*INPUT DATA*
• • • •

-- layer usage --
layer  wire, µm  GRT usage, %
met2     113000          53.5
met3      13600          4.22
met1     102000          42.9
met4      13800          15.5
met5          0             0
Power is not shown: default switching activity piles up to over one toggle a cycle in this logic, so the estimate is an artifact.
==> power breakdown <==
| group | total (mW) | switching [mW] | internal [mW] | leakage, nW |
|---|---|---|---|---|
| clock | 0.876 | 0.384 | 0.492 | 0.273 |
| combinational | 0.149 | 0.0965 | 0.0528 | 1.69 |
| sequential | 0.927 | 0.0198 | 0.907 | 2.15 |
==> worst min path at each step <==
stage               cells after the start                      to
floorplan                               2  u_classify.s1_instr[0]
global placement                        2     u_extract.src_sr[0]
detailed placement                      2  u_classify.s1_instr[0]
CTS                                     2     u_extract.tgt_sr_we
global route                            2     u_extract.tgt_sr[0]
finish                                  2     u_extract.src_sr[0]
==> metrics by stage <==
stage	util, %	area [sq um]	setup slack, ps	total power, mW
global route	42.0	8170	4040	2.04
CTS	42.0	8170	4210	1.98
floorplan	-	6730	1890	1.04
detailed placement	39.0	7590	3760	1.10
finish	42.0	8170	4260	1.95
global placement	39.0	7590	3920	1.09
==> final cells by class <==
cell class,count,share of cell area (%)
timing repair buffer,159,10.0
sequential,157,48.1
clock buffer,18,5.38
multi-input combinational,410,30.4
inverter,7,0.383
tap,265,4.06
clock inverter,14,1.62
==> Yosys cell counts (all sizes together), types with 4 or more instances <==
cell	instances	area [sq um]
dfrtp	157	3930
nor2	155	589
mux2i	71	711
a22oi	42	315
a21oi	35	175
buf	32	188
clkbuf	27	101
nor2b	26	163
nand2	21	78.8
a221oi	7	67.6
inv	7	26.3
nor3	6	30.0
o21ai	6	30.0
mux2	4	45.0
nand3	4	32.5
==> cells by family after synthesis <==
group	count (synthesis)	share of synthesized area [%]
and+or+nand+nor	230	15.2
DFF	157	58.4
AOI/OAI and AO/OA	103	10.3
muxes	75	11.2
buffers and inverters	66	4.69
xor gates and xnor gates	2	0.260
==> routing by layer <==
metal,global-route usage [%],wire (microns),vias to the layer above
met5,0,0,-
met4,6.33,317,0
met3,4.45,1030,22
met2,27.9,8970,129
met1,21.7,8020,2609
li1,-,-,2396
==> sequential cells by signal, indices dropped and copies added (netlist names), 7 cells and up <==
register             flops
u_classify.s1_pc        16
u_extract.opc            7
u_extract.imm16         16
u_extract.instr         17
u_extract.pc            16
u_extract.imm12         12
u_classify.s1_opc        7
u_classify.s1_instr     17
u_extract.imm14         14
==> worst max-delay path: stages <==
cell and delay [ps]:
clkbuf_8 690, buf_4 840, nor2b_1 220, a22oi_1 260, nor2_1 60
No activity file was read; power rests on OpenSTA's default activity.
[src/common/mips_ex_defines.svh]
`ifndef MIPS_EX_DEFINES_SVH
`define MIPS_EX_DEFINES_SVH

// --------------------------------------------------
// execute stage widths
// --------------------------------------------------

// data path and address width
`define MIPS_DATA_W 32

// register index and shift amount width
`define MIPS_REG_W 5

// alu operation code width
`define MIPS_OP_W 6

// forwarding select width
`define MIPS_FWD_W 3

`endif

[src/common/mips_ex_pkg.sv]
`include "mips_ex_defines.svh"

package mips_ex_pkg;

    // --------------------------------------------------
    // encodings
    // --------------------------------------------------

    // codes follow the r-type funct field where one exists
    typedef enum logic [`MIPS_OP_W-1:0] {
        ALU_SLL  = 6'b000000,
        ALU_SRL  = 6'b000010,
        ALU_SRA  = 6'b000011,
        ALU_LUI  = 6'b001111,
        ALU_ADD  = 6'b100000,
        ALU_SUB  = 6'b100010,
        ALU_AND  = 6'b100100,
        ALU_OR   = 6'b100101,
        ALU_XOR  = 6'b100110,
        ALU_NOR  = 6'b100111,
        ALU_SLT  = 6'b101010,
        ALU_SLTU = 6'b101011
    } alu_op_e;

    typedef enum logic [`MIPS_FWD_W-1:0] {
        FWD_REG   = 3'b000,
        FWD_EXMEM = 3'b001,
        FWD_MEMWB = 3'b010
    } fwd_sel_e;

    // --------------------------------------------------
    // pipeline bundles
    // --------------------------------------------------

    typedef struct packed {
        logic                    valid;
        logic [`MIPS_DATA_W-1:0] pc4;
        logic [`MIPS_DATA_W-1:0] imm_ext;
        logic [`MIPS_DATA_W-1:0] rd_data1;
        logic [`MIPS_DATA_W-1:0] rd_data2;
        logic [`MIPS_REG_W-1:0]  rs;
        logic [`MIPS_REG_W-1:0]  rt;
        logic [`MIPS_REG_W-1:0]  rd;
        logic [`MIPS_REG_W-1:0]  shamt;
        alu_op_e                 alu_op;
        logic                    alu_src;
        logic                    shamt_sel;
        logic                    reg_dst;
        logic                    reg_write;
    } idex_t;

    // store_data carries the forwarded operand a
    typedef struct packed {
        logic                    valid;
        logic [`MIPS_DATA_W-1:0] alu_result;
        logic [`MIPS_DATA_W-1:0] branch_target;
        logic [`MIPS_DATA_W-1:0] store_data;
        logic                    alu_zero;
        logic [`MIPS_REG_W-1:0]  dest;
        logic                    reg_write;
    } exmem_t;

    typedef struct packed {
        logic                    reg_write;
        logic [`MIPS_REG_W-1:0]  dest;
        logic [`MIPS_DATA_W-1:0] wdata;
    } memwb_t;

endpackage
[config.mk]
export PLATFORM = sky130hd
export DESIGN_NAME = lsu_store_path
export DESIGN_NICKNAME = d
export VERILOG_FILES = /design/src/hw/lsu_pkg.sv /design/src/hw/lsu_sq.sv /design/src/hw/lsu_lq.sv /design/src/hw/lsu_dmem.sv /design/src/hw/lsu_store_path.sv
export SDC_FILE = /design/constraint.sdc
export NUM_CORES = 2
export LEC_CHECK = 0
export ABC_AREA = 1
export BUFFER_PORTS_ARGS = -buffer_cell sky130_fd_sc_hd__buf_2
export CAP_MARGIN = 20
export CELL_PAD_IN_SITES_DETAIL_PLACEMENT = 0
export CELL_PAD_IN_SITES_GLOBAL_PLACEMENT = 1
export CORE_AREA = 3 3 490 492
export CTS_BUF_LIST = sky130_fd_sc_hd__clkbuf_16
export CTS_CLUSTER_DIAMETER = 100
export DETAILED_ROUTE_END_ITERATION = 10
export DIE_AREA = 0 0 493 495
export PLACE_DENSITY = 0.83
export SYNTH_ARGS = -nofsm -noshare
export SYNTH_HDL_FRONTEND = slang
export SYNTH_SLANG_ARGS = --single-unit
[constraint.sdc]
create_clock -name clk -period 8.3 [get_ports clk]
set_clock_uncertainty 0.2 [all_clocks]
set_input_delay 1.245 -clock clk [delete_from_list [all_inputs] [get_ports clk]]
set_output_delay 1.245 -clock clk [all_outputs]
set_load 0.005 [all_outputs]
## src/verilog/mem_pkg.sv

```systemverilog
`default_nettype none

// memory side of the front end: byte addresses, cache lines and the L1I request
package mem_pkg;

  localparam int ADDR_WIDTH = 64;

  // byte address, used for the fetch PC and for line addresses
  typedef logic [ADDR_WIDTH-1:0] addr_t;

  // line geometry
  localparam int LINE_BYTES  = 64;
  localparam int OFFSET_BITS = $clog2(LINE_BYTES);  // byte offset inside a line
  localparam int LINE_WIDTH  = LINE_BYTES * 8;

  // one cache line, byte 0 sits in bits [7:0]
  typedef logic [LINE_WIDTH-1:0] cacheline_t;

  // request strobe towards the L1I
  typedef struct packed {
    logic  valid;  // one-cycle pulse
    addr_t addr;   // line address, offset bits are zero
  } l1i_req_t;

  // clears the byte offset of an address
  function automatic addr_t line_addr(input addr_t byte_addr);
    addr_t result;
    result = {byte_addr[ADDR_WIDTH-1:OFFSET_BITS], {OFFSET_BITS{1'b0}}};
    return result;
  endfunction

  // byte offset of an address inside its line
  function automatic logic [OFFSET_BITS-1:0] line_offset(input addr_t byte_addr);
    logic [OFFSET_BITS-1:0] result;
    result = byte_addr[OFFSET_BITS-1:0];
    return result;
  endfunction

endpackage

`default_nettype wire
```

## src/verilog/l0_icache.sv

```systemverilog
`timescale 1ns/100ps
`default_nettype none

module l0_icache #(
  parameter int L0_ENTRIES = 8
) (
  input  logic                clk_in,
  input  logic                rst_N_in,
  input  logic                flush_in,
  input  mem_pkg::addr_t      pc,
  input  logic                pc_valid,
  input  logic                l1i_valid,      // one-cycle response pulse
  input  mem_pkg::cacheline_t l1i_cacheline,
  output mem_pkg::cacheline_t l0_line,
  output logic                l0_valid,       // hit for pc this cycle
  output mem_pkg::l1i_req_t   l1i_req,
  output logic                miss_pending    // pc cannot be served this cycle
);
  import mem_pkg::*;

  localparam int INDEX_BITS = $clog2(L0_ENTRIES);
  localparam int TAG_BITS   = ADDR_WIDTH - OFFSET_BITS - INDEX_BITS;

  typedef logic [INDEX_BITS-1:0] index_t;
  typedef logic [TAG_BITS-1:0]   tag_t;

  tag_t                  tag_q  [L0_ENTRIES];
  cacheline_t            line_q [L0_ENTRIES];
  logic [L0_ENTRIES-1:0] valid_q;

  index_t pc_index;
  tag_t   pc_tag;
  index_t fill_index;
  tag_t   fill_tag;

  logic  req_valid_q;
  addr_t req_addr_q;  // line of the outstanding miss, kept across a flush
  logic  pend_q;      // one miss outstanding at the L1I
  logic  stale_q;     // outstanding miss was issued before a flush
  logic  issue;
  logic  accept_fill;
  logic  fill_now;

  if (L0_ENTRIES < 2 || (L0_ENTRIES & (L0_ENTRIES - 1)) != 0) begin : g_entries_check
    $error("l0_icache: L0_ENTRIES must be a power of two and at least 2");
  end

  // direct mapped, index right above the line offset
  assign pc_index   = pc[OFFSET_BITS +: INDEX_BITS];
  assign pc_tag     = pc[ADDR_WIDTH-1 -: TAG_BITS];
  assign fill_index = req_addr_q[OFFSET_BITS +: INDEX_BITS];
  assign fill_tag   = req_addr_q[ADDR_WIDTH-1 -: TAG_BITS];

  assign l0_line  = line_q[pc_index];
  assign l0_valid = pc_valid & valid_q[pc_index] & (tag_q[pc_index] == pc_tag);

  assign accept_fill = l1i_valid & pend_q;
  assign fill_now    = accept_fill & ~stale_q;  // response is for the pc being fetched

  // a second miss waits until the first response is back
  assign issue        = pc_valid & ~l0_valid & ~pend_q;
  assign miss_pending = pc_valid & ~l0_valid & ~fill_now;

  assign l1i_req = '{valid: req_valid_q, addr: req_addr_q};

  always_ff @(posedge clk_in) begin
    if (rst_N_in) begin
      valid_q     <= '0;
      req_valid_q <= 1'b0;
      pend_q      <= 1'b0;
      stale_q     <= 1'b0;
    end else begin
      req_valid_q <= issue;  // single-cycle strobe
      pend_q      <= issue | (pend_q & ~l1i_valid);
      // a flush marks the outstanding miss, its response only fills the array
      stale_q     <= flush_in ? (pend_q & ~l1i_valid) : (stale_q & ~l1i_valid);
      if (accept_fill) begin
        valid_q[fill_index] <= 1'b1;
      end
    end
  end

  always_ff @(posedge clk_in) begin
    if (issue) begin
      req_addr_q <= line_addr(pc);
    end
    if (accept_fill) begin
      tag_q[fill_index]  <= fill_tag;
      line_q[fill_index] <= l1i_cacheline;
    end
  end

endmodule

`default_nettype wire

```

## config.mk

```make
export PLATFORM = sky130hd
export DESIGN_NAME = l0_icache
export DESIGN_NICKNAME = d
export VERILOG_FILES = /design/src/verilog/mem_pkg.sv /design/src/verilog/l0_icache.sv
export SDC_FILE = /design/constraint.sdc
export NUM_CORES = 2
export LEC_CHECK = 0
export ABC_AREA = 1
export BUFFER_PORTS_ARGS = -buffer_cell sky130_fd_sc_hd__clkbuf_2
export CORE_MARGIN = 4
export CORE_UTILIZATION = 60
export DETAILED_ROUTE_END_ITERATION = 8
export GPL_TIMING_DRIVEN = 1
export PLACE_DENSITY_LB_ADDON = 0.12
export RECOVER_POWER = 25
export REMOVE_ABC_BUFFERS = 1
export SYNTH_ARGS = -nofsm -noshare
export SYNTH_HDL_FRONTEND = slang
export SYNTH_MEMORY_MAX_BITS = 65536
export SYNTH_SLANG_ARGS = --single-unit
```

## constraint.sdc

```tcl
create_clock -name clk_in -period 32.2 [get_ports clk_in]
set_clock_uncertainty 0.2 [all_clocks]
set_input_delay 1.61 -clock clk_in [delete_from_list [all_inputs] [get_ports clk_in]]
set_output_delay 1.61 -clock clk_in [all_outputs]
set_load 0.1 [all_outputs]
```

==> metrics <==
status=complete, no violations; WL/cell=24.2 um; CTS hold repair buffers=0; Layout Nets=15200; Die Span X=554 um; Max-Cap Viols=0; row cnt=200; Residual DRC=0; Slew Limit Fails=0; Tot Pwr=13.0 mW; register area share after synthesis=77.4%; CTS Sinks=4605; crit end category=output pin; most used cell, CP=buf_4; post-synthesis adder-cell area fraction=0%; Power Density=64.3 mW/mm^2; Least-Margin Pin Slew=1.33 ns; fillers=20400; final hold vios=0; CP bufs+invs=7; worst hold path type=reg -> reg; largest net degree at the start of global routing=251; Max VDD drop=0.0548 mV; fmax=0.104 GHz; WL final=461000 um; Critical-path top delay cell=buf_4; Netlist cell types=26; Compound-Gate Fraction of Synth Area=9.41%; mux cell area share after synthesis=0%; relative slew slack=11.4%; I/O Buffers=1147; clk_lat worst skew=0.96 ns; Initial DRT Pass Iterations=5; GP Congestion=0.866; antenna violations before repair=194; setup violators final=0; Detailed Route Iter0 Violations=13300; post-route setup TNS=0 ns; warnings from Yosys=0; DR vias=114000; layout cells sized above 1=10.7%; Cells after Synth=13700; num ports=1160; WP data required=30.39 ns; largest stage delay on the critical path=0.90 ns; critical path class=in -> out; crit-path cells=buf_12 > buf_4 > buf_4 > buf_4 > buf_4 > buf_4 > o21ai_0 > o22ai_1 > nor2_1 > a31oi_1 > clkbuf_2; dpl hpwl=255000 um; first-pass GRT wire length=676000 um; Post-Syn Area=0.179 sq mm; setup bufs post-CTS=0; min Tclk post-route=9.63 ns; Root Buffer Master=clkbuf_16; vias in the first global route=109000; final critical-path share of the clock period=29.9%; ANT nets after route=0; FF+latch count, synth=4605; DIE AREA=0.306 sq mm; Post-Synth XOR/XNOR Area=0%; Clk pin slew, worst setup/hold paths=0.06 ns; total gr overflow=0; core area=0.297 sq mm; RSZ-0062 raised after global routing=no; Die H=554 um; Static Leak=68.1 nW; Syn Area/Cell=13.0 sq um; Arr. time, crit path=7.82 ns; Simple-Gate Fraction of Synth Area=10.4%; gr usage total=29.1%; largest delay contributor family on the critical path=buffers and inverters; Area Growth Syn to Fin=12.8%; largest family of logic cells by synthesized area=simple AND/OR/NAND/NOR gates; Starting Density=60.2%; Vias per Instance=5.98; Critical Path Start Type=primary input; CTS resizes=0; H-tree depth=5; TritonCTS buffer count=452; CTS tree=done; worst-case clock buffer depth=4; Max FO, Critical Path=92
==> cell usage after synthesis <==
| master | count | area, sq um |
|---|---|---|
| a211oi_1 | 1 | 7.51 |
| nand2_1 | 738 | 2770 |
| a21oi_1 | 1 | 5.00 |
| nand3b_1 | 36 | 270 |
| buf_1 | 80 | 300 |
| o211ai_1 | 1 | 7.51 |
| o2111ai_1 | 1 | 8.76 |
| inv_1 | 345 | 1290 |
| conb_1 | 1 | 3.75 |
| buf_4 | 14 | 105 |
| nor2_1 | 3760 | 14100 |
| a31oi_1 | 512 | 3200 |
| o22ai_1 | 512 | 3200 |
| nand3_1 | 249 | 1250 |
| buf_2 | 280 | 1400 |
| dfxtp_1 | 11 | 220 |
| o21ai_0 | 2065 | 10300 |
| o21ai_1 | 4 | 20.0 |
| nor3_1 | 6 | 30.0 |
| edfxtp_1 | 4594 | 138000 |
| nor3b_1 | 1 | 7.51 |
| a221oi_1 | 1 | 8.76 |
| nor4_1 | 4 | 25.0 |
| inv_2 | 2 | 7.51 |
| nand4_1 | 10 | 62.6 |
| clkbuf_1 | 516 | 1940 |
==> cells by family (layout without fill, tap and decap cells) <==
family | count (synthesis) | in the layout
DFF | 4605 | 4605
AOI/OAI and AO/OA | 3098 | 3098
buffers and inverters | 1237 | 2490
other | 1 | 129
and+or+nand+nor | 4804 | 4804
==> flip-flops by register name, summed over array words and instances, names as in the netlist <==
name and count:
stale_q 1, req_valid_q 1, pend_q 1, tag_q 440
valid_q 8, line_q 4096, req_addr_q 58
==> worst paths after layout <==
kind / startpoint / cells past startpoint / slack, ns / end
worst max-delay path: pc[6] / 11 / 22.57 / l0_line[164]
worst min-delay path: valid_q[6] / 2 / 0.28 / valid_q[6]
worst max register to register: pend_q / 7 / 27.32 / line_q[6][115]
worst min register to register: valid_q[6] / 2 / 0.28 / valid_q[6]
==> cell usage in the layout (no fill, tap or decap), types with 3 or more instances in the layout <==
cell type / instances
a31oi_1: 512
buf_12: 29
buf_4: 141
bufinv_16: 33
clkbuf_1: 436
clkbuf_16: 454
clkbuf_2: 801
clkbuf_8: 4
clkinv_1: 120
clkinv_16: 12
clkinv_2: 85
clkinv_4: 3
clkinv_8: 3
clkinvlp_4: 10
conb_1: 6
dfxtp_1: 11
diode_2: 123
edfxtp_1: 4594
inv_1: 344
inv_16: 7
inv_6: 4
inv_8: 3
nand2_1: 738
nand3_1: 249
nand3b_1: 36
nand4_1: 10
nor2_1: 3751
nor2_4: 9
nor3_1: 6
nor4_1: 4
o21ai_0: 2065
o21ai_1: 4
o22ai_1: 512
==> worst register-to-register path: cells and delay by family, from the launching register on <==
family	cells	cell delay (ns)
buffers and inverters	4	2.76
DFF	1	0.44
and+or+nand+nor	3	0.96
==> final cells by class <==
cell class              instances  area, sq um  share of cell area, %
repair buffers               1315         6950                   3.45
clock buffers                 551        11800                   5.84
clock inverters               277         2550                   1.27
inverters                     347         1330                  0.658
well taps                    3939         4930                   2.45
flip-flops and latches       4605       138000                   68.6
multi-input cells            7908        35400                   17.6
diodes                        123          308                  0.153
==> metrics by stage <==
step	util (%)	std cells	hold slack (ns)	instance area, sq um	setup WS (ns)
after floorplan	-	12900	0.235	175000	5.14
after global placement	63.1	18100	0.249	187000	22.83
after detailed placement	63.1	18100	0.261	187000	22.69
after CTS	68.0	18900	0.277	202000	22.70
after global routing	67.9	19000	0.318	201000	22.31
final	67.9	19100	0.278	201000	22.57
==> routing by layer <==
layer	wire length, um	track usage [%]
met3	50500	8.78
met2	213000	45.0
met5	679	0
met4	21000	13.1
met1	175000	38.6
==> power by group <==
part / internal, mW / switching [mW] / total [mW]
Sequential: 6.66 / 0.0228 / 6.68
Combinational: 0.201 / 1.00 / 1.20
Clock: 2.87 / 2.20 / 5.07
Note: power is estimated with default switching activity, not from simulation.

• • • •

*ASSIGNMENT*
The lines to retype, exactly and only, run from the first line of the material through the line with "xor gates and".

*ANSWER TO THIS EXERCISE*
-- layer usage --
layer  wire, µm  GRT usage, %
met2     113000          53.5
met3      13600          4.22
met1     102000          42.9
met4      13800          15.5
met5          0             0
Power is not shown: default switching activity piles up to over one toggle a cycle in this logic, so the estimate is an artifact.
==> power breakdown <==
| group | total (mW) | switching [mW] | internal [mW] | leakage, nW |
|---|---|---|---|---|
| clock | 0.876 | 0.384 | 0.492 | 0.273 |
| combinational | 0.149 | 0.0965 | 0.0528 | 1.69 |
| sequential | 0.927 | 0.0198 | 0.907 | 2.15 |
==> worst min path at each step <==
stage               cells after the start                      to
floorplan                               2  u_classify.s1_instr[0]
global placement                        2     u_extract.src_sr[0]
detailed placement                      2  u_classify.s1_instr[0]
CTS                                     2     u_extract.tgt_sr_we
global route                            2     u_extract.tgt_sr[0]
finish                                  2     u_extract.src_sr[0]
==> metrics by stage <==
stage	util, %	area [sq um]	setup slack, ps	total power, mW
global route	42.0	8170	4040	2.04
CTS	42.0	8170	4210	1.98
floorplan	-	6730	1890	1.04
detailed placement	39.0	7590	3760	1.10
finish	42.0	8170	4260	1.95
global placement	39.0	7590	3920	1.09
==> final cells by class <==
cell class,count,share of cell area (%)
timing repair buffer,159,10.0
sequential,157,48.1
clock buffer,18,5.38
multi-input combinational,410,30.4
inverter,7,0.383
tap,265,4.06
clock inverter,14,1.62
==> Yosys cell counts (all sizes together), types with 4 or more instances <==
cell	instances	area [sq um]
dfrtp	157	3930
nor2	155	589
mux2i	71	711
a22oi	42	315
a21oi	35	175
buf	32	188
clkbuf	27	101
nor2b	26	163
nand2	21	78.8
a221oi	7	67.6
inv	7	26.3
nor3	6	30.0
o21ai	6	30.0
mux2	4	45.0
nand3	4	32.5
==> cells by family after synthesis <==
group	count (synthesis)	share of synthesized area [%]
and+or+nand+nor	230	15.2
DFF	157	58.4
AOI/OAI and AO/OA	103	10.3
muxes	75	11.2
buffers and inverters	66	4.69
xor gates and xnor gates	2	0.260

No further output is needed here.